=== To do ===
The lines below are to be quoted exactly, from the first through the one that contains "the clk domain.".

(Collected data entries)
────────────────────────────────────────

--- src/rtl/sync_chain.sv ---
//------------------------------------------------------------------------------
// Module   : sync_chain
// Brief    : Plain shift of synchronous-reset flops for bringing a single-bit
//            asynchronous signal into the clk domain.
// Revision : 1.0
//------------------------------------------------------------------------------
`default_nettype none

module sync_chain #(
    parameter int STAGES = 2
) (
    input  logic clk,
    input  logic reset,
    input  logic d_i,
    output logic q_o
);

    logic [STAGES-1:0] r_sync;

    always_ff @(posedge clk) begin
        if (reset) begin
            r_sync <= '0;
        end else begin
            r_sync <= {r_sync[STAGES-2:0], d_i};
        end
    end

    assign q_o = r_sync[STAGES-1];

endmodule

`default_nettype wire

--- src/rtl/debounce_sync.sv ---
//------------------------------------------------------------------------------
// Module   : debounce_sync
// Brief    : Synchronizes and debounces a bouncy input, producing a clean level
//            with single-cycle rise/fall strobes.
// Revision : 1.0
//------------------------------------------------------------------------------
`default_nettype none

module debounce_sync #(
    parameter int SYNC_STAGES     = 2,
    parameter int DEBOUNCE_CYCLES = 16
) (
    input  logic clk,
    input  logic reset,
    input  logic raw_i,
    output logic level_o,
    output logic rise_o,
    output logic fall_o,
    output logic busy_o
);

    localparam int CNT_W = ($clog2(DEBOUNCE_CYCLES) > 1) ? $clog2(DEBOUNCE_CYCLES) : 1;
    localparam logic [CNT_W-1:0] C_CNT_MAX = CNT_W'(DEBOUNCE_CYCLES - 1);

    logic             w_sync_q;
    logic             w_mismatch;
    logic [CNT_W-1:0] r_cnt;
    logic             r_level;
    logic             r_rise;
    logic             r_fall;

    sync_chain #(
        .STAGES (SYNC_STAGES)
    ) u_sync_chain (
        .clk   (clk),
        .reset (reset),
        .d_i   (raw_i),
        .q_o   (w_sync_q)
    );

    assign w_mismatch = (w_sync_q != r_level);

    always_ff @(posedge clk) begin
        if (reset) begin
            r_cnt   <= '0;
            r_level <= 1'b0;
            r_rise  <= 1'b0;
            r_fall  <= 1'b0;
        end else begin
            r_rise <= 1'b0;
            r_fall <= 1'b0;
            if (!w_mismatch) begin
                r_cnt <= '0;
            end else if (r_cnt == C_CNT_MAX) begin
                // Candidate held long enough: commit it and strobe the direction.
                r_cnt   <= '0;
                r_level <= w_sync_q;
                r_rise  <= w_sync_q;
                r_fall  <= ~w_sync_q;
            end else begin
                r_cnt <= r_cnt + 1'b1;
            end
        end
    end

    assign level_o = r_level;
    assign rise_o  = r_rise;
    assign fall_o  = r_fall;
    assign busy_o  = (r_cnt != '0);

endmodule

`default_nettype wire

--- config.mk ---
export PLATFORM = sky130hd
export DESIGN_NAME = debounce_sync
export DESIGN_NICKNAME = d
export VERILOG_FILES = /design/src/rtl/sync_chain.sv /design/src/rtl/debounce_sync.sv
export SDC_FILE = /design/constraint.sdc
export NUM_CORES = 1
export LEC_CHECK = 0
export CORE_AREA = 2 2 39 41
export DETAILED_ROUTE_END_ITERATION = 8
export DIE_AREA = 0 0 41 43
export GPL_TIMING_DRIVEN = 0
export PLACE_DENSITY = 0.57
export SYNTH_ARGS = -nofsm -noshare
export SYNTH_HDL_FRONTEND = slang
export SYNTH_SLANG_ARGS = --single-unit
--- constraint.sdc ---
create_clock -name clk -period 2.8 [get_ports clk]
set_input_delay 0.42 -clock clk [delete_from_list [all_inputs] [get_ports clk]]
set_output_delay 0.42 -clock clk [all_outputs]
set_load 0.01 [all_outputs]
Word level (Yosys, flattened, before mapping)
Cells that the tools add are included.
- register bits after elaboration: 9
- logic and storage cells: 15
- bitwise logic cells: 3
- add/sub/neg operators: 1
- reduce and logical (&&, ||, !) cells: 4
- eq/ne operators: 2
- operators by type and width (operator ; number):
    $reduce_or 3->1 ; 2
    $add 4x1->4 const B ; 1
    $eq 4x4->1 const B ; 1
    $reduce_bool 4->1 ; 1
    $not 1->1 ; 3
    $reduce_and 2->1 ; 1
    $ne 1x1->1 ; 1

Logic depth before layout (Yosys ltp)
- depth in word-level cells: 3
- depth in mapped cells: 4
- mapped depth without buffers: 4

Hierarchy
Synthesis repeated with hierarchy kept, for this count alone.
- cells, all modules: 32
- area, all modules: 337.8 sq um
- modules (own cells, without submodules) (module ; area each (sq um) ; cells each ; times used ; seq. area each (sq um)):
    debounce_sync ; 285.3 ; 28 ; 1 ; 140.1
    sync_chain ; 52.6 ; 4 ; 1 ; 40.0

Worst setup path before layout
No wires, ideal clock.
- path type: reg2out
- start: register r_cnt[0]
- end: output busy_o
- data arrival time: 0.953 ns
- required time: 2.380 ns
- stages on the path, launching flop included: 4
- path buffers: 0
- slack: 1.427 ns
- cells stage by stage: dfxtp_1 > inv_1 > ha_1 > or3b_2
- longest elaborated chain between the ends: 1
- ends and longest elaborated chain (item ; RTL line ; source):
    start: declaration ; debounce_sync.sv:27 ; logic [CNT_W-1:0] r_cnt;
    start signal: assignment ; debounce_sync.sv:61 ; r_cnt <= r_cnt + 1'b1;
    $reduce_bool 4->1 ; debounce_sync.sv:69 ; assign busy_o = (r_cnt != '0);
    end: declaration ; debounce_sync.sv:19 ; output logic busy_o
Every way passes these cells.

Worst setup path after layout
Same ends and word-level chain as after synthesis.

==> out/metrics.csv <==
stage,metric,value,unit
sta,max-slew violation count,0,
sta,fmax,0.475,GHz
yosys,mapped cell area,338,µm²
clocking,H-tree depth,1,
sta,Final setup viols,0,
layout,Fillers,157,
placed_design,dpl cell area,418,µm²
layout,Finished Cell Area,444,µm²
job,max cap viols,0,
clocking,TritonCTS buffer count,3,
global_routing,total global routing overflow,0,
layout,sequential cell area,180,µm²
layout,"commonest non-fill, non-tap cell in the layout",dfxtp_1,
yosys,Ys Warns,0,
floorplan,Top Ports,7,
clocking,# Post-CTS Setup Buffers,0,
drt,vias,225,
layout,Nets,48,
placed_design,DP HPWL,336,µm
worst_setup_path,CP Class,reg2out,
sta,RSZ-0062 raised after global routing,false,
layout,synth-to-layout area growth,31.5,%
sta,"Period Utilization, post-route",75.2,%
worst_setup_path,Worst Path Arrival,1.69,ns
floorplan,Core Area,0.00138,mm²
clocking,PostCTS Resize Cnt,0,
drt,DRC viols,0,
power_and_ir_drop,PD cells,528,mW/mm²
floorplan,Die W,41,µm
clocking,Longest Clk Path Bufs,2,
clocking,CTS Sinks,9,
drt,1st-iter DRT viols,1,
drt,Initial DRT Pass Iterations,2,
sta,Layout Skew,0.00107,ns
clocking,hold buffer count at CTS,0,
worst_setup_path,WP data required,2.38,ns
placed_design,gpl congestion,0.715,
worst_setup_path,CP Launch Type,flop,
layout,Multi-input gate area,143,µm²
layout,Antenna Cells,0,
yosys,Post-Synthesis Cells,32,
worst_setup_path,Critical Path End Type,primary output,
power_and_ir_drop,Max rail drop VDD,189,µV
clocking,CTS tree,built,
power_and_ir_drop,leakage,0.190,nW
floorplan,Die ar.,0.00176,mm²
floorplan,# rows,14,
floorplan,Initial Util,24.4,%
placed_design,PortBufs,6,
global_routing,initial antenna violation count,0,
yosys,syn_nets,37,
hold_path,HP Class,reg2reg,
sta,setup TNS,0,ns
sta,Final Hold Vio Count,0,
sta,Rel. slew slack,83.4,%
sta,Worst-Margin Slew,0.246,ns
yosys,Post-Syn Area per Cell,10.6,µm²
global_routing,all-layer global routing usage,7.54,%
drt,drt wl/cell,7.53,µm
sta,Final min period,2.11,ns
drt,Routed Antenna Nets,0,
layout,most frequent cells in the layout,"9 x dfxtp_1, 6 x clkdlybuf4s50_1, 4 x inv_1, 4 x nor2_1",
yosys,#FFs+latches synth,9,
global_routing,largest net degree at the start of global routing,7,
global_routing,first-pass GRT wire length,807,µm
status,status,"finished, final reports clean",
yosys,synth unique cells,12,
clocking,CTS root buf,clkbuf_4,
clocking,Clock transition at path regs,0.06,ns
clocking,worst skew pair latency,0.25,ns
worst_setup_path,"critical path fanouts, max",4,
global_routing,vias in the first global route,220,
floorplan,Die Ht,43,µm
drt,final WL,437,µm
drt,Vias/cell,3.88,
layout,layout cells sized above 1,14.3,%
yosys,sequential area share after synthesis,53.3,%
cells in the mapped netlist, drive strengths merged:
| cell type | number | area (µm²) |
|---|---|---|
| xor2 | 3 | 26.3 |
| nor2b | 2 | 12.5 |
| mux2i | 1 | 10.0 |
| nand3 | 3 | 20.0 |
| dfxtp | 9 | 180 |
| nor4b | 2 | 17.5 |
| or3b | 1 | 8.76 |
| and3 | 1 | 7.51 |
| nor2 | 4 | 15.0 |
| inv | 4 | 15.0 |
| ha | 2 | 25.0 |
report_power, final:
part	leakage (nW)	internal [W]	switching (W)
sequential	0.0730	0.000130	0.00000120
clock	0.0150	0.0000546	0.0000403
combinational	0.102	0.00000517	0.00000326
worst max-delay path, stage by stage (launching register included):
cell             delay, ns
dfxtp_1               0.33
inv_1                 0.07
ha_1                  0.13
or3b_2                0.43
clkdlybuf4s50_1       0.48
logic make-up after synthesis:
| kind of cell | count (synthesis) | share of synthesized area [%] |
|---|---|---|
| xor+xnor | 3 | 7.78 |
| fa+ha+maj | 2 | 7.41 |
| buf+inv | 4 | 4.44 |
| flops | 9 | 53.3 |
| mux | 1 | 2.96 |
| simple gates | 13 | 24.1 |
metrics by stage:
stage	worst slack, ns	hold slack [ns]	utilization [%]	cells	power [W]
detailed placement	0.961	0.429	30.2	54	0.000142
global placement	0.968	0.418	30.2	54	0.000142
global route	0.610	0.474	32.1	58	0.000250
finish	0.695	0.442	32.1	58	0.000234
floorplan	1.43	0.414	-	32	0.000137
CTS	0.678	0.443	32.1	58	0.000241
state kept, by name, indices dropped and copies added (netlist names):
register             count
fall_o                   1
level_o                  1
u_sync_chain.r_sync      2
r_cnt                    4
rise_o                   1
layer usage:
layer  track usage [%]  up-vias  routed length, µm
li1                  -      124                  -
met1              7.74       94                228
met2              9.38        7                187
met3              4.71        0                 21
met4              8.00        0                  0
met5                 0        -                  0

────────────────────────────────────────

=== Solution to the exercise ===
--- src/rtl/sync_chain.sv ---
//------------------------------------------------------------------------------
// Module   : sync_chain
// Brief    : Plain shift of synchronous-reset flops for bringing a single-bit
//            asynchronous signal into the clk domain.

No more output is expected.